Nor are human lives intrinsically sacrosanct. Virtually everyone believes in self-defense, even when it is lethal. Most people will travel to the other side of the world to take the lives of total strangers who have been designated “the enemy” by their government. A substantial proportion actively supports executing some criminals.
Even the innocence of childhood is no sure protection. Our military recently slaughtered hundreds of Iraqi children – employing the euphemism “collateral damage” – without philosophical objection from advocates of SB 395.
Once we get beyond all the religious sophistry there are really only two relevant points vis-à-vis abortion restrictions.
The first is legal – defining the point in human gestation at which rights worthy of protection by the state inhere.
Advances in medical science have made people increasingly uncomfortable with the old “first breath” rule.

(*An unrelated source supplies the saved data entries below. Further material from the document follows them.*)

==> inputs of wip/yarrow <==
==> flow/design.v <==
module OQ1_Stopwatch(AN, Seg, Dot, CLK, Start, RESET);  
	output [3:0] AN;
	output [6:0] Seg;
	output Dot;
	input CLK, Start, RESET;
	parameter R = 2'b00;
    parameter W = 2'b01;
    parameter C = 2'b10;	
	reg  [11:0] divider_ds;
	reg  [5:0]  divider_ms;
	reg  [6:0]  Seg_Temp;
	reg  [3:0]  D3,D2,D1,D0,D_Temp,AN_Temp;
	reg  [1:0]  state,n_state;
	reg         dp;
	wire        RTC_ds,RTC_ms;
	always @(posedge CLK or posedge RESET) begin
	  if(RESET) divider_ms <= 0;
	  else if(divider_ms==32) divider_ms <= 0;
      else divider_ms <= divider_ms + 1;
    end
    assign RTC_ms = ((divider_ms == 32)?1'b1:1'b0);
	always @(posedge CLK or posedge RESET) begin
      if(RESET) divider_ds <= 0;
      else if(divider_ds==3276) divider_ds <= 0;
      else if(state==C) divider_ds <= divider_ds + 1;
    end
    assign RTC_ds = ((divider_ds == 3276)?1'b1:1'b0);
	always@(posedge CLK or posedge RESET) begin
      if(RESET) begin
        state <= R;
        D3 <= 0;
        D2 <= 0;
        D1 <= 0;
        D0 <= 0;
      end else begin
        state <= n_state;
        if(RTC_ds) begin
          if(D0 == 9) begin
            D0 <= 0;
            if(D1 == 9) begin
              D1 <= 0;
              if(D2 == 9) begin
                D2 <= 0;
                if(D3 == 9) begin
                  D3 <= 0;                  
                end else begin
                  D3 <= D3 + 1;
                end                    
              end else begin
                D2 <= D2 + 1;
              end      
            end else begin
              D1 <= D1 + 1;
            end
          end else begin
            D0 <= D0 + 1;
          end
        end      
      end
    end
    always@(*) begin
      case (state)
        R : if(RESET) n_state = R;
            else if(Start && !RESET) n_state = C;
            else n_state = W;
        W : if(RESET) n_state = R;
            else if(Start && !RESET) n_state = C;
            else n_state = W;
        C : if(RESET) n_state = R;
            else n_state = C;        
        default : n_state = R;
      endcase
    end
    always@(posedge CLK or posedge RESET) begin
      if(RESET) begin
        D_Temp  <= 4'b0000;
        AN_Temp <= 4'b1110;
        dp      <= 1'b0;
      end else if(RTC_ms) begin
      case(AN_Temp)
        4'b0111 : begin
                    D_Temp <= D0;
                    AN_Temp <= 4'b1110;
                    dp <= 1;
                  end
        4'b1110 : begin
                    D_Temp <= D1;
                    AN_Temp <= 4'b1101;
                    dp <= 0;
                  end
        4'b1101 : begin
                    D_Temp <= D2;
                    AN_Temp <= 4'b1011;
                    dp <= 1;
                  end
        4'b1011 : begin
                    D_Temp <= D3;
                    AN_Temp <= 4'b0111;
                    dp <= 1;
                  end
      endcase
      end
    end    
    always @(*) begin
        case(D_Temp)
          0 : Seg_Temp=7'b1000000; 
          1 : Seg_Temp=7'b1111001; 
          2 : Seg_Temp=7'b0100100; 
          3 : Seg_Temp=7'b0110000; 
          4 : Seg_Temp=7'b0011001; 
          5 : Seg_Temp=7'b0010010; 
          6 : Seg_Temp=7'b0000010; 
          7 : Seg_Temp=7'b1111000; 
          8 : Seg_Temp=7'b0000000; 
          9 : Seg_Temp=7'b0011000; 
          default : Seg_Temp=7'b0111111; 
      endcase
    end
    assign Seg = Seg_Temp;
    assign AN = AN_Temp;
    assign Dot = dp;
endmodule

However, the “moment of conception” standard advocated by the pro-life community is also problematic, leading to such bizarre implications as legally transforming intra-uterine birth control devices into ipso facto murder weapons, and every fertile woman’s womb a potential crime scene every month.
It is worth noting that the “moment of conception” standard is relatively recent. The traditional Christian view traced the beginning of a new human being to a “moment of ensoulment,” said to occur sometime between the second and fifth month of pregnancy. It is in fact essentially this older doctrine that continues to be held by most people of faith in the world today since it is axiomatic to the idea of reincarnation.
Of course, an “ensoulment” standard is no less arbitrary than the “trimester” approach enunciated by the Supreme Court in Roe v. Wade.
And therein lies the problem.
Life is actually a continuum. While theologians may debate such arcane questions as when “ensoulment” occurs, this is of no help to the secular world since no such singular, scientifically-definable point exists.
That leads to the other relevant issue – which is political.
Because those with a pro-life philosophy currently dominate the Michigan legislature they may, barring a sustainable veto by the governor or overruling by the courts, succeed with SB 395.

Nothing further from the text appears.